Pros
Cigna is very tech-centric and makes good use of their vast dataset for innovative purposes, helping to improve patient outcomes and not just the bottom line. There are some very smart people working at Cigna. Management, in my area at least, is very good at insulating the teams from unnecessary noise, but keeping us abreast of what is important. There is plenty of freedom to determine the direction of future development; I have always felt empowered in that way. Upper management at Cigna is also very socially conscious and very quickly reacts to the social climate, setting an example for the rest of the company and making plenty of room for discussion, without going overboard on political correctness. As an example, Cigna was very flexible in dealing with COVID, and also gave employees extra paid time off for that and for dealing with recent justice issues. Cigna also give paid time off each year to be used for community volunteering.
Cons
Cigna's agile implementation is a bit too waterfall-ish. I have seen great strides in this area since I have been there, but there are still growing pains.
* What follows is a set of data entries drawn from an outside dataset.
From an optimization exercise on the open Yosys and OpenROAD flow, aimed at small area; shortcuts taken in it are not production practice.
Only simulation tests tie the RTL to the original design; equivalence was not proved.
Power figures rest on the tool's default switching activity, not on a simulated workload.

Design button_scan_holdoff_debounce_core, start of the top module:
module button_scan_holdoff_debounce_core #(
  parameter int NUM_BUTTONS = 16
) (
  input  wire logic                         clk,
  input  wire logic                         rst_n,
  input  wire logic                         cfg_we,
  input  wire logic [bshd_pkg::HOLD_W-1:0]  cfg_wdata,
  input  wire logic                         in_tvalid,
  output logic                              in_tready,
  input  wire logic [bshd_pkg::TDATA_W-1:0] in_tdata,
  input  wire logic                         in_tuser,
  output logic                              out_tvalid,
  input  wire logic                         out_tready,
  output logic [bshd_pkg::TDATA_W-1:0]      out_tdata
);
Size: ~990 cells after synthesis, roughly 14,000 um2 of cells after synthesis.
Settings: LEC_CHECK=0, CAP_MARGIN=0, CORE_MARGIN=2, CORE_UTILIZATION=65, SLEW_MARGIN=0; clock period 12.0 ns.
standard.sh (not shown) runs the stock make flow with config.mk's settings and CLKGATE_MAP_FILE= SYNTH_SCRIPT=/design/flow/synth_recipe.tcl, a recipe that flattens the netlist after the stock synthesis.
==> flow/flow/run.sh <==
#!/bin/bash
# Standard ORFS layout, with two changes passed to its scripts:
#  - ports are buffered with the smallest buffer (buf_1) instead of the default choice;
#  - clock tree synthesis inserts no dummy loads and uses clkbuf_8 clusters.
set -euo pipefail
export BUFFER_PORTS_ARGS="-buffer_cell sky130_fd_sc_hd__buf_1"
export CTS_ARGS="-sink_clustering_enable -repair_clock_nets -dont_use_dummy_load -buf_list sky130_fd_sc_hd__clkbuf_8 -sink_clustering_size 20 -sink_clustering_max_diameter 60"
bash standard.sh > standard_flow.log 2>&1
The starting point completed without violations.
This is an optimization exercise on Yosys and OpenROAD, whose aim is small area, not a production implementation. The RTL was checked by simulation tests, not by an equivalence proof against the original design. The flow treats the clock pin as an ideal source, which a real chip does not have. Power is estimated from default activity; no workload was simulated.

== red ==
// conv_window_gen
module conv_window_gen #(
    parameter int IMG_WIDTH  = 224,
    parameter int IMG_HEIGHT = 224,
    parameter int DATA_WIDTH = 8
) (
    input  logic                    clk,
    input  logic                    reset,
    input  logic                    start,
    input  logic [DATA_WIDTH-1:0]   pixel_in,
    input  logic                    pixel_in_valid,
    output logic                    pixel_in_ready,
    output logic [9*DATA_WIDTH-1:0] window_out,
    output logic                    window_valid,
    input  logic                    window_ready,
    output logic                    frame_done,
    output logic                    busy
);
Settings: LEC_CHECK=0, CAP_MARGIN=10, CORE_MARGIN=2, CORE_UTILIZATION=65, PLACE_DENSITY=0.85, SLEW_MARGIN=10; clock period 6.0 ns.
standard.sh (not shown) runs the stock make flow with config.mk's settings and CLKGATE_MAP_FILE= SYNTH_SCRIPT=/design/flow/synth_recipe.tcl, a recipe that flattens the netlist after the stock synthesis.
==> flow/flow/run.sh <==
#!/bin/bash
# Standard ORFS flow (the standard.sh) with a leaner clock tree: no dummy
# balancing loads, clkbuf_16 sink clusters, clock buffers downsized after CTS
# where the clock-pin slew allows (flow/resize_clk.tcl), and the smallest
# buffer on the ports. Full make output goes to make.log; each ORFS step keeps
# its own log under orfs/logs/.
set -euo pipefail
bash standard.sh \
  "CTS_ARGS=-sink_clustering_enable -repair_clock_nets -dont_use_dummy_load -buf_list sky130_fd_sc_hd__clkbuf_16 -sink_clustering_size 32 -sink_clustering_max_diameter 60" \
  "POST_CTS_TCL=$PWD/flow/resize_clk.tcl" \
  "CLK_SLEW_TARGET=0.112" \
  "BUFFER_PORTS_ARGS=-buffer_cell sky130_fd_sc_hd__buf_1" \
  finish > make.log 2>&1
==> flow/flow/resize_clk.tcl <==
# Post-CTS hook: downsize clock-tree buffers, leaves first, as long as the
# worst slew at the pins below each buffer stays under CLK_SLEW_TARGET (or
# does not get worse than it was), with placement parasitics.
namespace eval rclk {
  variable sizes {sky130_fd_sc_hd__clkbuf_1 sky130_fd_sc_hd__clkbuf_2 sky130_fd_sc_hd__clkbuf_4 sky130_fd_sc_hd__clkbuf_8 sky130_fd_sc_hd__clkbuf_16}
  variable depth [dict create]
  variable sub [dict create]
  variable bufs {}

  proc pins_slew {pins} {
    set mx 0
    foreach p $pins {
      set s [get_property [get_pins $p] slew_max]
      if {$s > $mx} {set mx $s}
    }
    return $mx
  }

  # Walk the clock tree from net; record each clock buffer's depth and every
  # load pin below it. Returns the load pins below net.
  proc walk {net d} {
    variable depth
    variable sub
    variable bufs
    set pins {}
    foreach it [$net getITerms] {
      if {[$it isInputSignal]} {
        lappend pins "[[$it getInst] getName]/[[$it getMTerm] getName]"
      }
    }
    # pins: every load pin below net (register clock pins and buffer inputs)
    foreach it [$net getITerms] {
      if {![$it isInputSignal]} continue
      set inst [$it getInst]
      if {![string match "sky130_fd_sc_hd__clkbuf*" [[$inst getMaster] getName]]} continue
      set below {}
      foreach ot [$inst getITerms] {
        if {[$ot isOutputSignal] && [$ot getNet] ne "NULL"} {
          set below [walk [$ot getNet] [expr {$d + 1}]]
        }
      }
      dict set depth [$inst getName] $d
      dict set sub [$inst getName] $below
      lappend bufs [$inst getName]
      set pins [concat $pins $below]
    }
    return $pins
  }

  # Register clock pins (target) and buffer inputs (0.4 ns) checked apart.
  proc ok {pins target lim_clk lim_buf} {
    set clk {}
    set buf {}
    foreach p $pins {
      if {[string match */CLK $p]} {lappend clk $p} else {lappend buf $p}
    }
    return [expr {[pins_slew $clk] <= $lim_clk && [pins_slew $buf] <= $lim_buf}]
  }

  proc worst {pins pat} {
    set sel {}
    foreach p $pins { if {[string match $pat $p]} {lappend sel $p} }
    return [pins_slew $sel]
  }

  proc run {target} {
    variable sizes
    variable depth
    variable sub
    variable bufs
    set_propagated_clock [all_clocks]
    estimate_parasitics -placement
    set block [ord::get_db_block]
    set all [walk [[$block findBTerm clk] getNet] 0]
    puts "resize_clk: [llength $bufs] clock buffers, worst register clock slew before [worst $all */CLK]"
    set order [lsort -command [list apply {{depth a b} {expr {[dict get $depth $b] - [dict get $depth $a]}}} $depth] $bufs]
    foreach b $order {
      set orig [[[$block findInst $b] getMaster] getName]
      set pins [dict get $sub $b]
      set lim_clk [expr {max($target, [worst $pins */CLK])}]
      set lim_buf [expr {max(0.4, [worst $pins */A])}]
      foreach m $sizes {
        if {$m eq $orig} break
        replace_cell $b $m
        if {[ok $pins $target $lim_clk $lim_buf]} break
        replace_cell $b $orig
      }
    }
    set cnt [dict create]
    foreach b $bufs { dict incr cnt [[[$block findInst $b] getMaster] getName] }
    puts "resize_clk: worst register clock slew after [worst $all */CLK], buffer input [worst $all */A] (target $target); sizes $cnt"
  }
}
rclk::run [expr {[info exists ::env(CLK_SLEW_TARGET)] ? $::env(CLK_SLEW_TARGET) : 0.112}]
detailed_placement
## Diff of input files: green against red
==> flow/flow/run.sh <==
#!/bin/bash
# Standard ORFS flow (the standard.sh) with a leaner clock tree: no dummy
# balancing loads, clkbuf_16 sink clusters, clock buffers downsized after CTS
# where the clock-pin slew allows (flow/resize_clk.tcl), and the smallest
# buffer on the ports. Full make output goes to make.log; each ORFS step keeps
# its own log under orfs/logs/.
set -euo pipefail
bash standard.sh \
  "CTS_ARGS=-sink_clustering_enable -repair_clock_nets -dont_use_dummy_load -buf_list sky130_fd_sc_hd__clkbuf_16 -sink_clustering_size 30 -sink_clustering_max_diameter 50" \
  "POST_CTS_TCL=$PWD/flow/resize_clk.tcl" \
  "CLK_SLEW_TARGET=0.115" \
  "BUFFER_PORTS_ARGS=-buffer_cell sky130_fd_sc_hd__buf_1" \
  finish > make.log 2>&1
==> comparison <==
Going from red to green, leakage power ~0 delta, average via count per standard cell +0.32%, wire length +1.4%, register-to-register slack +0.13 ns.
Going from red to green, sequential share of layout area flat, share of total power in the clock network did not really move.
Diff red -> green: setup slack has increased, clock latency on the worst-skew pair has increased.
Comparing green with red, the end-of-flow core utilization came out essentially unchanged.

[afterwards: timing with drivers on the ports]
No port has a modelled driver above. Below, the same layouts with a new extraction and two added sets of constraints. Step 1 sets driving cells, clkbuf_16 on the clock port and buf_2 on the other inputs (assumed; they add their load-dependent delay and slew). Step 2, shift: input delay + t, output delay - t, t = (earliest + latest rising clock arrival at the registers) / 2. This alone moves slack from input paths to output paths. Three values: ideal ports, drivers, drivers and shift; two values: the first two.
| run | t, ns | setup slack, ns | worst setup path after step 2 | clock arrival spread, ns | worst data-port slew with drivers (ns) | cell pins on the clock port's net |
|---|---|---|---|---|---|---|
| red | 1.676 | 1.537 / 1.467 / 2.169 | input to register | 0.400 / 0.400 | 0.04 | 1 |
| green | 1.675 | 1.701 / 1.632 / 2.150 | input to register | 0.445 / 0.445 | 0.04 | 1 |
Clock arrivals are far apart in green, so t is only a midpoint there and step 2 fits no single register.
Also, there is a mini-Kingdom/Guild mentality in many of the devops spaces, making it sometimes very difficult to get infrastructure in place for new development. Most engineering teams have the talent to quickly develop new services as part of new app or while decoupling current stacks, but the process of getting those deployed takes easily 10 times the effort. Too much of the architecture is very tightly coupled making it difficult to reuse existing solutions, and there are too many roadblocks to improving that. Cigna recently spun off a new company called Evernorth, emcompassing engineering and other portions of the original company. The reasons for this are unclear and may be benign, but it generally doesn't leave anyone with a good feeling.